The University House is the site of several school events throughout the year including shareholder dinners, sports-related occasions and student government meetings.
Larry Kelley, Cal Poly vice president for administration and finance, said the house hosts more than 1,000 people each year.
“This is a facility that has served Cal Poly well over the years,” Kelley said. “We recognize that thousands of people have been in this house and have enjoyed the many historical and important ceremonies that have been conducted here.”
One example of an important event at the house was a ceremony held last year to award degrees to Japanese-American students who were not able to complete their education during World War II, Kelley said.
To better accommodate functions and guests, the school spent $40,000 to repair the house’s event tent. Recent University House projects, such as this, cost a total of $187,560.
Other modernization and renovation expenses such as remodeling the master bathroom and flooring throughout the house in addition to upgrading the heating and air conditioning system reached an additional $150,066.
Armstrong said the restoration process allowed for some customization.
“My wife was able to add her touch to the house,” he said. “We came in at a point where we could pick the color of the paint, pick the flooring (and) some other items of that nature.”
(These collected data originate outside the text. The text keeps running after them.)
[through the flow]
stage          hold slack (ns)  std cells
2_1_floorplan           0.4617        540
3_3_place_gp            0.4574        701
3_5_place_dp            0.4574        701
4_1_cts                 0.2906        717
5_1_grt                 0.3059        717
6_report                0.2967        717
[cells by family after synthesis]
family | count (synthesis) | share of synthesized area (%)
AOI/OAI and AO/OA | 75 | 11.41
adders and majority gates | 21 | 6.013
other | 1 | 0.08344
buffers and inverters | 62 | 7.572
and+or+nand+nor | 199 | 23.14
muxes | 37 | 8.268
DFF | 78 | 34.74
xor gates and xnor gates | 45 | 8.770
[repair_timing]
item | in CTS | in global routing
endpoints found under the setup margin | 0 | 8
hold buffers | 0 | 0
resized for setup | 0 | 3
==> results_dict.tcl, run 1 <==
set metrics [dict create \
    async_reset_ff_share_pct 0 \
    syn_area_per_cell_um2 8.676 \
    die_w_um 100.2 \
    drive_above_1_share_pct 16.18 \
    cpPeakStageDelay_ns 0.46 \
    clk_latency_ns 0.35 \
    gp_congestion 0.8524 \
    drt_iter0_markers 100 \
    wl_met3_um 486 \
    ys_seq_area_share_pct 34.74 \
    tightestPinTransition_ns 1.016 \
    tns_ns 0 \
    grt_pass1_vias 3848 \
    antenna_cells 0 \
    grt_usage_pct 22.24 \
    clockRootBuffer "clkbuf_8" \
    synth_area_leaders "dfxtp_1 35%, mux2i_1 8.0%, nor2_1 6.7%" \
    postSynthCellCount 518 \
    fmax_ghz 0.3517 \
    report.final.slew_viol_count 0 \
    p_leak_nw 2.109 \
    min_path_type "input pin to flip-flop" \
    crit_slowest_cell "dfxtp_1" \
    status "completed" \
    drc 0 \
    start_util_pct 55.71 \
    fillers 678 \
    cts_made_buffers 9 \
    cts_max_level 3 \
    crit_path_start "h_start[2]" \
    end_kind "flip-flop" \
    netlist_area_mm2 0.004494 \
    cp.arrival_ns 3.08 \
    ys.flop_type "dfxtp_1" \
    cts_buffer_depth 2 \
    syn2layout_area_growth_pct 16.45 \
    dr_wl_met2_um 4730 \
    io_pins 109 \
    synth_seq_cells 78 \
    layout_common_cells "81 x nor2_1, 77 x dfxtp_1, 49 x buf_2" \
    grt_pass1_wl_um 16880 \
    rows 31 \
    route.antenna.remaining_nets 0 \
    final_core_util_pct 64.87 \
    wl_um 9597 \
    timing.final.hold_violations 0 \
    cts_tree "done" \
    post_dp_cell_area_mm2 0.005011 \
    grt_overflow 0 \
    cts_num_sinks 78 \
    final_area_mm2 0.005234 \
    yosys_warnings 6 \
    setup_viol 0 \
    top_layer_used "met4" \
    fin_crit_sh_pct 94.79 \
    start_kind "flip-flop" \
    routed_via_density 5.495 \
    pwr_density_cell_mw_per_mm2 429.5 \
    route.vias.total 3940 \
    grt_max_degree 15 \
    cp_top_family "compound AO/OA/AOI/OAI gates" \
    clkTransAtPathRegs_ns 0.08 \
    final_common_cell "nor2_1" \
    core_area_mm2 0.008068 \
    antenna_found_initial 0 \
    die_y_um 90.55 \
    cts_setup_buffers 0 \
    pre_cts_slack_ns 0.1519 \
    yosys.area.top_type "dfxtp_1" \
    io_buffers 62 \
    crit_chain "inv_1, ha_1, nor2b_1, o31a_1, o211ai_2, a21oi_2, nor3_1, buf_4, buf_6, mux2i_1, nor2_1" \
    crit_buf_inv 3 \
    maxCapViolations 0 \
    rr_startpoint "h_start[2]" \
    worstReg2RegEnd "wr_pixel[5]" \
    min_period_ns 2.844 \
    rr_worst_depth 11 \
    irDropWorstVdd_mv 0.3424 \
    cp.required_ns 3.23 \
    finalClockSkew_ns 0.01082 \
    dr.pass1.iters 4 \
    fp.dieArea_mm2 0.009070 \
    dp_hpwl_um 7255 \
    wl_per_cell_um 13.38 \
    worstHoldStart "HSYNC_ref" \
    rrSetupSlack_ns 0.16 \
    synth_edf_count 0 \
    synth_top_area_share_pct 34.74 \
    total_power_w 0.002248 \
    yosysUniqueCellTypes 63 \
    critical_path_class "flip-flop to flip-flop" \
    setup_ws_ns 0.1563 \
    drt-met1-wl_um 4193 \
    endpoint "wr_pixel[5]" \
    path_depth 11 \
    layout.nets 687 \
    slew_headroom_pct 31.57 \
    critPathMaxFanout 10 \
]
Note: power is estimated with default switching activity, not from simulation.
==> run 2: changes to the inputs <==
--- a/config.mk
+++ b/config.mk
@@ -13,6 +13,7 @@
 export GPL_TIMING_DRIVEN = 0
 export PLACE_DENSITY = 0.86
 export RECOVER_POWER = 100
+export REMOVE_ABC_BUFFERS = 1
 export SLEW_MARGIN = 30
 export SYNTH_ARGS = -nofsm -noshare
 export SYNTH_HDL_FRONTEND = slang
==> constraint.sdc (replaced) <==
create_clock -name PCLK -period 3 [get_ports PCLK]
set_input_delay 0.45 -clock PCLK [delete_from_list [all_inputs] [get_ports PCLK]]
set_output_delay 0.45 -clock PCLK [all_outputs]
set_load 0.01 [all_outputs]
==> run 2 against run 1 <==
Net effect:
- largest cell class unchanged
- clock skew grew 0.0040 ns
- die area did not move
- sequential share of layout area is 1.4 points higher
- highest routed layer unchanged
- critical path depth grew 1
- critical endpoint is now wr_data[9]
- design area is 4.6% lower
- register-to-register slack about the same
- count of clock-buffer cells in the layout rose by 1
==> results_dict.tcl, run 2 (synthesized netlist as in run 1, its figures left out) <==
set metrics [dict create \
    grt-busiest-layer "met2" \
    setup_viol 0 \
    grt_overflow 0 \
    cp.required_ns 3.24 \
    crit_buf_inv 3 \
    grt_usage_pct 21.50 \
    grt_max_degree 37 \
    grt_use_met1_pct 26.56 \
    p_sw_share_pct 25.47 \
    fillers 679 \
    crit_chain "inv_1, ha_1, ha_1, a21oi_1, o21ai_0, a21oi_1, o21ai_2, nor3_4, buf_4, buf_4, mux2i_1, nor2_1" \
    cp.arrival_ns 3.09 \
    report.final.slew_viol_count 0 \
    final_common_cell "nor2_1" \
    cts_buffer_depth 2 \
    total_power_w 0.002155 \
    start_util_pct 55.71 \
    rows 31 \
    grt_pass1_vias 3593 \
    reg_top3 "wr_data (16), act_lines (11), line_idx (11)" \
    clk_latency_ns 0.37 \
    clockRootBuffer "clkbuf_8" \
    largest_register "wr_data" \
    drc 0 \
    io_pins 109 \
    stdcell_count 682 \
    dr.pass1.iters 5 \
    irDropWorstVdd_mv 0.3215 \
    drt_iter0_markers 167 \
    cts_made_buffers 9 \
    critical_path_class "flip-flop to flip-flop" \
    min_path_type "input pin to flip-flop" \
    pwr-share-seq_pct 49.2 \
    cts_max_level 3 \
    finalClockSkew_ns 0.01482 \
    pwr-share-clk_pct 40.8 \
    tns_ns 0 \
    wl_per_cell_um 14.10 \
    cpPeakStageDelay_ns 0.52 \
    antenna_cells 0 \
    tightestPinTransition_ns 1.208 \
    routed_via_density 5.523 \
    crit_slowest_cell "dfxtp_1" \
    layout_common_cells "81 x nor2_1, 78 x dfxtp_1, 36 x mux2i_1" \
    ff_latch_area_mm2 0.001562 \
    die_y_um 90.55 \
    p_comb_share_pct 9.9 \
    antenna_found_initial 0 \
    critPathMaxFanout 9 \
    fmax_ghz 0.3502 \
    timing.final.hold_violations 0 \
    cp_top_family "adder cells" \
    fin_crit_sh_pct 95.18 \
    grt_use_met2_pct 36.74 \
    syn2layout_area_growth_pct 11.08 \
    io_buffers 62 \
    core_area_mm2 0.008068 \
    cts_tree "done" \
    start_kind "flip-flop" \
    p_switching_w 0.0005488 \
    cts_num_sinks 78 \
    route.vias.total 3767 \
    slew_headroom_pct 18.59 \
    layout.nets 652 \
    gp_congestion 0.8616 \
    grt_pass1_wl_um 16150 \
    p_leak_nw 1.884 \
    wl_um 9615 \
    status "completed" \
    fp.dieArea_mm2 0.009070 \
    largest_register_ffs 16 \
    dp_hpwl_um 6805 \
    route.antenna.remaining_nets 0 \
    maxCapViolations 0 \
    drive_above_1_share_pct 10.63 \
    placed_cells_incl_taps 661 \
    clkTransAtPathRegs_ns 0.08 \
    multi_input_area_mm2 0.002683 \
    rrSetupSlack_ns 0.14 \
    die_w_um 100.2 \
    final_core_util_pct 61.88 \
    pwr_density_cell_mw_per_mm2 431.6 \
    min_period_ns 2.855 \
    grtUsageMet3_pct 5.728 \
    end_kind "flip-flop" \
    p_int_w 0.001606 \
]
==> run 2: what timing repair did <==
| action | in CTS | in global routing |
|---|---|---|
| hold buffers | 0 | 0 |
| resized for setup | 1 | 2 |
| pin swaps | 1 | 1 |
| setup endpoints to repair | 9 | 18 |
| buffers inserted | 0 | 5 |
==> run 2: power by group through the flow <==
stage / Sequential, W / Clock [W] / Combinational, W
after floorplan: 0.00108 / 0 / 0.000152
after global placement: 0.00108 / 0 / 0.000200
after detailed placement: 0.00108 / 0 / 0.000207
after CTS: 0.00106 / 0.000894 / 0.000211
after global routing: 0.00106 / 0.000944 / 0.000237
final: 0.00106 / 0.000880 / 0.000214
Sharon said she did not want to make any drastic changes.
“I wanted to keep the house to the nature of the style of the original house, and just keep it simple and neutral,” she said.
She also said she enjoys the peacefulness of the house despite being located within a community of sometimes boundary-testing students.
“It’s like a remote, little island,” she said. “I look forward to being out and doing my walks in the morning and seeing everybody.”
Armstrong said disturbances associated with the college environment are to be expected, but they do not worry him.
“I’m sure there will be the rare occasion where someone knocks on the door or we get stirred in the middle of the night, but that goes with it,” he said. “We both feel more safe and secure than any other place we could possibly live.”
As brand new residents of the state (Armstrong was formerly the dean of agriculture at Michigan State University), city and school, Armstrong and Sharon both said they are impressed with the people and environment of San Luis Obispo.
“Sharon and I are delighted to be here,” Armstrong said. “We’ve fallen in love with this area and certainly with Cal Poly.”